**Problem to work on:** The answer must be one number: how many lines of the records contain "group".

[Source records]
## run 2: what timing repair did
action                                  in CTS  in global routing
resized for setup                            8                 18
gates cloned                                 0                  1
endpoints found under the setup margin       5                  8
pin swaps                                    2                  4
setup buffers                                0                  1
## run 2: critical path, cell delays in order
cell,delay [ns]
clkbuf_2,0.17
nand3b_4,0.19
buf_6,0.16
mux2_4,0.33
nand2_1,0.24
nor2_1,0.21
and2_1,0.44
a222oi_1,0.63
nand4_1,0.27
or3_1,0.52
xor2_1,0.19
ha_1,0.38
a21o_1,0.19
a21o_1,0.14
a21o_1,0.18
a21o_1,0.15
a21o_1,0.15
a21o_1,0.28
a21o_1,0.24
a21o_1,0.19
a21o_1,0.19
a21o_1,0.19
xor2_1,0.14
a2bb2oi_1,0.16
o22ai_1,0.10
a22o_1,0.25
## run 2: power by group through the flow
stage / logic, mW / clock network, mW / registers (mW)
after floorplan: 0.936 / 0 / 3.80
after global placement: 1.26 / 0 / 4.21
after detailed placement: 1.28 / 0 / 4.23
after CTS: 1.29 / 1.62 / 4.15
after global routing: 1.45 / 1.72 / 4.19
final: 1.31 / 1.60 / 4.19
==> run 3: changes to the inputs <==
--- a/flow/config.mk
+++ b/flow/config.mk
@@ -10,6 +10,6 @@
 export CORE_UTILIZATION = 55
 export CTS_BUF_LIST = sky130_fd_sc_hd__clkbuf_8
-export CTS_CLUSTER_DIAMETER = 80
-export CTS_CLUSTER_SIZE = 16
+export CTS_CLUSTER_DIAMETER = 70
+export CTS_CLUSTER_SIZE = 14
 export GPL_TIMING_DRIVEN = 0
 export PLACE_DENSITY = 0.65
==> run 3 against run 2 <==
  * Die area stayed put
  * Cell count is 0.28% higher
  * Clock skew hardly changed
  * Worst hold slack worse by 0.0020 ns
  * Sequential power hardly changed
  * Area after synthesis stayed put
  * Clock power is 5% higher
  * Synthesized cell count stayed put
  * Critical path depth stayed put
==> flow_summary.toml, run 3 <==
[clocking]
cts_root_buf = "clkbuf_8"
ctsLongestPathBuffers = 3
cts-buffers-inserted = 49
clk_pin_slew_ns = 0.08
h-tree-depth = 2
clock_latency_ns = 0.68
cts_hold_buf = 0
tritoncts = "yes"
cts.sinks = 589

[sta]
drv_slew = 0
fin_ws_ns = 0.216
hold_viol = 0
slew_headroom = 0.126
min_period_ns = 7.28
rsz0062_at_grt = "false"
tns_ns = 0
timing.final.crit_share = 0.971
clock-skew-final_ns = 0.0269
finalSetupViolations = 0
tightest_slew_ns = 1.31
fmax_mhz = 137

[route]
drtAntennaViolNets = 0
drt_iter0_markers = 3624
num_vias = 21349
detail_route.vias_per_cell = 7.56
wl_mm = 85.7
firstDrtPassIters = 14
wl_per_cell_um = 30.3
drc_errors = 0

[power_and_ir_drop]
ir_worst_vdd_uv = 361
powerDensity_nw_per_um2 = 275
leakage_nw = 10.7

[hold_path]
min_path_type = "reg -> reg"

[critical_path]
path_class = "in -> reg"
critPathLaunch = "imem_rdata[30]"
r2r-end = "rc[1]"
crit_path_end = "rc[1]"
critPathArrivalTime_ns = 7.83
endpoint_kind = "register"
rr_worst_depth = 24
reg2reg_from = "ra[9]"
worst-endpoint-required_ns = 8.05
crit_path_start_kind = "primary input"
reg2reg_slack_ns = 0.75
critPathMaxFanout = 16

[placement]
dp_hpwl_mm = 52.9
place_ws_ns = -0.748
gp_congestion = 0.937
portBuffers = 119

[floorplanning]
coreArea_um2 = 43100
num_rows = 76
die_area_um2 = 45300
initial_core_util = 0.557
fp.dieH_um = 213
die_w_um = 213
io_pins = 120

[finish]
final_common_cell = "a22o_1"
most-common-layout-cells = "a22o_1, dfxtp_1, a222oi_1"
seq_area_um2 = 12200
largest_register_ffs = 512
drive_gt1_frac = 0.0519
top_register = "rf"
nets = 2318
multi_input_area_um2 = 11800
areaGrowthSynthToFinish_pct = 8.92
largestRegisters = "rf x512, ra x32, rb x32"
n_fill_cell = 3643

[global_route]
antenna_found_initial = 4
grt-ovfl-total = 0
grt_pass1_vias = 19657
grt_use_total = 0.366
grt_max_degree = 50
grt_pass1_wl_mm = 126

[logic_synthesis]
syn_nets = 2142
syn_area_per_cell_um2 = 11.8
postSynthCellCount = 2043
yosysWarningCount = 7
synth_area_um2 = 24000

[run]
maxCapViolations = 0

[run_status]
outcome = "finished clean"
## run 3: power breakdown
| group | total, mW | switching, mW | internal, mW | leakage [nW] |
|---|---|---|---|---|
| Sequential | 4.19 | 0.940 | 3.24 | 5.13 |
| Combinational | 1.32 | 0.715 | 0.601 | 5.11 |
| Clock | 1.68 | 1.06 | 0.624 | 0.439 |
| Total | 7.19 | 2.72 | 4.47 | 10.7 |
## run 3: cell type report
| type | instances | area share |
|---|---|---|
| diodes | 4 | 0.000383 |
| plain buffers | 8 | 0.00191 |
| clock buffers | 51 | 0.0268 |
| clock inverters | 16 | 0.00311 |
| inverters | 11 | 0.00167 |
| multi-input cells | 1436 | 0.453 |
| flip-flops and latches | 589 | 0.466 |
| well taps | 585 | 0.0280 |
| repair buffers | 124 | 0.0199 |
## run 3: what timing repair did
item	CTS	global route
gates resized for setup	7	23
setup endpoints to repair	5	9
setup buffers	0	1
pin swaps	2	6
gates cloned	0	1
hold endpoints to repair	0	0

--

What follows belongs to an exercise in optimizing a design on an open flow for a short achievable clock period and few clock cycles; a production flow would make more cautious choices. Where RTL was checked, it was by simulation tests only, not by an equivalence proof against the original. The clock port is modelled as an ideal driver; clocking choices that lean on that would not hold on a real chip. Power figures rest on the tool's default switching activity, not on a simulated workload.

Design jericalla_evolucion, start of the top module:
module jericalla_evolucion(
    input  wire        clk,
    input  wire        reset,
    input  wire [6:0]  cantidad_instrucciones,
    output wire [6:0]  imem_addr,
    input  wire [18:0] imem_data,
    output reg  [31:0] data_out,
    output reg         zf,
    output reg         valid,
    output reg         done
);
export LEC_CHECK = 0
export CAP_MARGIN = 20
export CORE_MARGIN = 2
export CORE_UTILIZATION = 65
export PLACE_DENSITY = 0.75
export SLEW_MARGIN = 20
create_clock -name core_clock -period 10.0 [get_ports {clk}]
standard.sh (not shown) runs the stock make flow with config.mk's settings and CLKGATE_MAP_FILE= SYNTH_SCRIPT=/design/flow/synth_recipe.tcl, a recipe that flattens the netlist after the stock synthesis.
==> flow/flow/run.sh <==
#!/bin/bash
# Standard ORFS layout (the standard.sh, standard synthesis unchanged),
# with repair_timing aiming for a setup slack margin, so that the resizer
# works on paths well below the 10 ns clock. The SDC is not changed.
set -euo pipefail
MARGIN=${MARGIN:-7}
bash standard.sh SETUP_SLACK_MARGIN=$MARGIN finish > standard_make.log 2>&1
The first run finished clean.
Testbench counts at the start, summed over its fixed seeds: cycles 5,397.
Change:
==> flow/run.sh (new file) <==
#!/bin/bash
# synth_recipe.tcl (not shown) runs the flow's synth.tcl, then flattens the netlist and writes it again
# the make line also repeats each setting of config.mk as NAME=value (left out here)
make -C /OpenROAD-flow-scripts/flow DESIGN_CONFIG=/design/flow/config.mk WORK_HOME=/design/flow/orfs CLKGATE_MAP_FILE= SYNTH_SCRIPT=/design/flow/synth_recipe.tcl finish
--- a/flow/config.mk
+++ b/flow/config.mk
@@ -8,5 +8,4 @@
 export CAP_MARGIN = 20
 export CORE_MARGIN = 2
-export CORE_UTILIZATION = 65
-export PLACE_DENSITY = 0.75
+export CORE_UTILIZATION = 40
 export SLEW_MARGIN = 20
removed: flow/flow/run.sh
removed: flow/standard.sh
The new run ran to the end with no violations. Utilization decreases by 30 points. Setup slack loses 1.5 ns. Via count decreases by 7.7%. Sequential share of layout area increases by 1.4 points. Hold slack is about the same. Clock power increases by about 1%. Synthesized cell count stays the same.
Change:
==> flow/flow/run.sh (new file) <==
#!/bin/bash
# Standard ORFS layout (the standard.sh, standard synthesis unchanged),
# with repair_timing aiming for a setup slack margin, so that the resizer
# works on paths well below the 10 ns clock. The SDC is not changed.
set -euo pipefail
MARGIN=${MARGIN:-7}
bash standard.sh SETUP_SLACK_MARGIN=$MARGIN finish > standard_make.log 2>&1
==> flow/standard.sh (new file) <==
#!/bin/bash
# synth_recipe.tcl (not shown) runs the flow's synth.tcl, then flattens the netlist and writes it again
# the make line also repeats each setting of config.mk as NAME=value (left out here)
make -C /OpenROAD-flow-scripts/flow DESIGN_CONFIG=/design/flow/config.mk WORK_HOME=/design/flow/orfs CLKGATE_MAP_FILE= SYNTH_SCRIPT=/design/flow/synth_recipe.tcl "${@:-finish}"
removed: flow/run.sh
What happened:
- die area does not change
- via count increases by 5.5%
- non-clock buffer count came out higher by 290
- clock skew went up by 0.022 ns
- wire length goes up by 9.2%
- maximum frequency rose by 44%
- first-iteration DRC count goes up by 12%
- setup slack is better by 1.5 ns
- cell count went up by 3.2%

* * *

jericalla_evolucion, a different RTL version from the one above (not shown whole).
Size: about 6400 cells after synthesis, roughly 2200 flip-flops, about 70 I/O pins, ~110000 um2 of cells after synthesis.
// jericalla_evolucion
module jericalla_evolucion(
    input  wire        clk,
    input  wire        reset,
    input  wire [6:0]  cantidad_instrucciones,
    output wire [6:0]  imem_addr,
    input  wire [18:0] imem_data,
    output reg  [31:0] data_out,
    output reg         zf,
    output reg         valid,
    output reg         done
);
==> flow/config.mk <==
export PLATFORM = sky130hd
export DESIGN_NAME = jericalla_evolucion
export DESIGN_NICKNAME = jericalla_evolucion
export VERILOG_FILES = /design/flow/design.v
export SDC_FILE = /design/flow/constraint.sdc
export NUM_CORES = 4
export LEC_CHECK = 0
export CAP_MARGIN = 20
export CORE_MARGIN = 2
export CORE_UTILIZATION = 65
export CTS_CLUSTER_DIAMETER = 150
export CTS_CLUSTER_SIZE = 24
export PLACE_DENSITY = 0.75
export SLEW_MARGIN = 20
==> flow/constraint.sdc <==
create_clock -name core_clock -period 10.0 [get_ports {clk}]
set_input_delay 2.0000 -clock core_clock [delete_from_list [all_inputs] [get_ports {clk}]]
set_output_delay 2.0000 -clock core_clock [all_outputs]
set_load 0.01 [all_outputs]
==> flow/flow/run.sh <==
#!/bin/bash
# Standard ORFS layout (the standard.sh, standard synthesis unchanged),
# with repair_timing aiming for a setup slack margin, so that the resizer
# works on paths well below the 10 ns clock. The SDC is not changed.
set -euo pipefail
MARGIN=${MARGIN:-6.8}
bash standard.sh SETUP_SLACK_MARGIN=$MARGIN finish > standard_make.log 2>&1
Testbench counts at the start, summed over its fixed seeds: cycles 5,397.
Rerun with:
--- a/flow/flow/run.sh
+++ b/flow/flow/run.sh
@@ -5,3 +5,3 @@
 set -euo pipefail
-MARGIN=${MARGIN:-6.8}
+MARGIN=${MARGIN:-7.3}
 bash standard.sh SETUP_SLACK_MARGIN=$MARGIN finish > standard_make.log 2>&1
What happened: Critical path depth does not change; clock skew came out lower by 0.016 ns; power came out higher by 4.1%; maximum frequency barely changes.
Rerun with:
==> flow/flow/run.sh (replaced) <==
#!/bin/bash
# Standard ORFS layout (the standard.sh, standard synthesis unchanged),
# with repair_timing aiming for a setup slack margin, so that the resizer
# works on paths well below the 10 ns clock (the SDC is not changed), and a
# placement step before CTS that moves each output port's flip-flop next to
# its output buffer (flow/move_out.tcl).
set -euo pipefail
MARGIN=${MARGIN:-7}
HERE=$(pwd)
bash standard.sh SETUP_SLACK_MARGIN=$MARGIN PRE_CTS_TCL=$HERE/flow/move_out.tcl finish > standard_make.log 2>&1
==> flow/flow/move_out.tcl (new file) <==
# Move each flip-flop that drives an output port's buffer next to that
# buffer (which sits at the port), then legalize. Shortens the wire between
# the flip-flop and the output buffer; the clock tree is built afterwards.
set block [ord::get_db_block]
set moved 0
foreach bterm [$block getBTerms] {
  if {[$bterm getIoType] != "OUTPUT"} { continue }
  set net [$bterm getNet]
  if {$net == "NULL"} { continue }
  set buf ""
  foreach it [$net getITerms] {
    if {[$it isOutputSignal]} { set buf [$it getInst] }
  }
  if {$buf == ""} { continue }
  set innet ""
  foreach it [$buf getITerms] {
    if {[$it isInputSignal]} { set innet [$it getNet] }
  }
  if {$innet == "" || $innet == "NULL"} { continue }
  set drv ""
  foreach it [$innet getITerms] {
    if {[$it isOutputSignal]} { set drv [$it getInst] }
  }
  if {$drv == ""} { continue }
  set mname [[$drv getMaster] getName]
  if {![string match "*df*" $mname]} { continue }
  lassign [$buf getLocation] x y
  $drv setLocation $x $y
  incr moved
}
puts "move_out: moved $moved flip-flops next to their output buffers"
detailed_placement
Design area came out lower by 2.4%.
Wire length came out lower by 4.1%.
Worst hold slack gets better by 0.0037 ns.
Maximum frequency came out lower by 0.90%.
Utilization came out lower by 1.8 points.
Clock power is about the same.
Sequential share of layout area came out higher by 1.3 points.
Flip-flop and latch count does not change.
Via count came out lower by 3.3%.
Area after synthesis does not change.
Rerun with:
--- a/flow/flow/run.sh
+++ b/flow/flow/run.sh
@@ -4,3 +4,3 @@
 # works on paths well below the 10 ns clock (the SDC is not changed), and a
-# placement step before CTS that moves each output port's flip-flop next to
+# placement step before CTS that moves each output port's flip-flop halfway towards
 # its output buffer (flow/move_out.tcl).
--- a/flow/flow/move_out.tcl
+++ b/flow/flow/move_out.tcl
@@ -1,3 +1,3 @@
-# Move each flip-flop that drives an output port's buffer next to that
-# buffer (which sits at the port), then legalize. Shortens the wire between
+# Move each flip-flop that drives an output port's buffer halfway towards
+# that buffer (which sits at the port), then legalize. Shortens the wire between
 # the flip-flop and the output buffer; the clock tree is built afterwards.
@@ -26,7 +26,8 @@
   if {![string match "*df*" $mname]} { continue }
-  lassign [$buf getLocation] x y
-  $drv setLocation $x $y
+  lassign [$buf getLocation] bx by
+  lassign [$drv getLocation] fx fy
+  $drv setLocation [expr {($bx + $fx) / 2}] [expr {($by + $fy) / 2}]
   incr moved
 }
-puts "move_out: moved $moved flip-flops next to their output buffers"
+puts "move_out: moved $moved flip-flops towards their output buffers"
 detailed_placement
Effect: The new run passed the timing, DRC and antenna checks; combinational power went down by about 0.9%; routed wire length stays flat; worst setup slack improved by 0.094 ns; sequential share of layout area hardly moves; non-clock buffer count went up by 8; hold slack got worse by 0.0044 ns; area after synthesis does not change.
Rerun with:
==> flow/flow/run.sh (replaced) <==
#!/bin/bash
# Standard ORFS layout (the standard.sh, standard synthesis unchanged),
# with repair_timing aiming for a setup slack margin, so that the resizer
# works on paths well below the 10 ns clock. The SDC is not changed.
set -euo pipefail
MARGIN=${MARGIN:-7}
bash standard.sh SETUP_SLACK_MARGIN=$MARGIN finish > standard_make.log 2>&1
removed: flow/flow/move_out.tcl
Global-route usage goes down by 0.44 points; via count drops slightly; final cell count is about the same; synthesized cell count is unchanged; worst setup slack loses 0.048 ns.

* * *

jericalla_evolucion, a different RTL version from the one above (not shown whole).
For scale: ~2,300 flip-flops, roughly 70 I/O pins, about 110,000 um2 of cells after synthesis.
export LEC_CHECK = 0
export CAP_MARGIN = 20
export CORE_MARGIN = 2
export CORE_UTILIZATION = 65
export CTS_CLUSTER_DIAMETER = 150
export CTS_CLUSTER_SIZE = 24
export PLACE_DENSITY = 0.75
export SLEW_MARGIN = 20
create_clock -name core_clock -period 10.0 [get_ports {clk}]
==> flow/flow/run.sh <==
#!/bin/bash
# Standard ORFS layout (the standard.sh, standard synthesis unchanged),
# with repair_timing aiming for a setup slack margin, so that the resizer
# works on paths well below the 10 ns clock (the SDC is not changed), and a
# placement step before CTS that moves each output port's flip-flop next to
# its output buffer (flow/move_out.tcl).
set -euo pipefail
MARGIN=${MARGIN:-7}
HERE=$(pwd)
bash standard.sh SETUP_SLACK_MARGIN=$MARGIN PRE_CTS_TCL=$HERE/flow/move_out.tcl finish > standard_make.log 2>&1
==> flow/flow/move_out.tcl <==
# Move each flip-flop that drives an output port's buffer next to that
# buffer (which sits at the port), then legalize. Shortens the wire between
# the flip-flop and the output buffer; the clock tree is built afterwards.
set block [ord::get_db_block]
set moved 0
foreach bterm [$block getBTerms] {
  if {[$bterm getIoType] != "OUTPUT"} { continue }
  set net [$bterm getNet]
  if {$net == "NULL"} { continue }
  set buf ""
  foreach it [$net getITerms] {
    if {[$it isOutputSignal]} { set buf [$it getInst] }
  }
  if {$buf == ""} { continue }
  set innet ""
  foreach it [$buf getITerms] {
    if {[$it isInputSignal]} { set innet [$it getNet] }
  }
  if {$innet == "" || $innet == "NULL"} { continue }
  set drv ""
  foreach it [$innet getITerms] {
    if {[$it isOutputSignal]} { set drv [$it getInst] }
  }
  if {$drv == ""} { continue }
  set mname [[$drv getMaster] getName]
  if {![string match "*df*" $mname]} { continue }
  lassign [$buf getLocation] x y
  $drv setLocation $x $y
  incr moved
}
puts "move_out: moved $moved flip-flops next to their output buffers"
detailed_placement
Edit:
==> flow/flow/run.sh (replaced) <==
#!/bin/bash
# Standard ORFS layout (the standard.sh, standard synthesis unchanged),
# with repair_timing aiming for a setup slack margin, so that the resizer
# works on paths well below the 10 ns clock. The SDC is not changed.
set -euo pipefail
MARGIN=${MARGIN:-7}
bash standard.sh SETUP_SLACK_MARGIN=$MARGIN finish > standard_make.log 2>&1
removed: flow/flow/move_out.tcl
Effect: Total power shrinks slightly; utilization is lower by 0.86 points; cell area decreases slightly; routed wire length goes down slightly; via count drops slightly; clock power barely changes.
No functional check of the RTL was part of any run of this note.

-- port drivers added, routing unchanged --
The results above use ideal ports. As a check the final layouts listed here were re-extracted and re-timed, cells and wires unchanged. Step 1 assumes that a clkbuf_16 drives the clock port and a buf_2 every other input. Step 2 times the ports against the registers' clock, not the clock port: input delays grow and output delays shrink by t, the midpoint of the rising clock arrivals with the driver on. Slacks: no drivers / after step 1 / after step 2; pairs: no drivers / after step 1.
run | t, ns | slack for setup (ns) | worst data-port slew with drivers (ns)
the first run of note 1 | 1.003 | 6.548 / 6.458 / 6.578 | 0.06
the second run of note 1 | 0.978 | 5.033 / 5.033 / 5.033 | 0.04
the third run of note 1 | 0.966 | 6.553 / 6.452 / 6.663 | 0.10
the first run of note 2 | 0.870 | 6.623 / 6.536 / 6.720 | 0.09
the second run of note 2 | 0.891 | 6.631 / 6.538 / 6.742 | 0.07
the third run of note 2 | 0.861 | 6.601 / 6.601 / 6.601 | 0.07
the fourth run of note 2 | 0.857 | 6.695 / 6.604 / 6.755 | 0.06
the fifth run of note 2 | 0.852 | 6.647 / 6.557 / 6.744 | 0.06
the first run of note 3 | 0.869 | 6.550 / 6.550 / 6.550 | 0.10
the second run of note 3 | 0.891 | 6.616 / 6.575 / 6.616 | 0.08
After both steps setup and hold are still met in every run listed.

**Answer box:** 2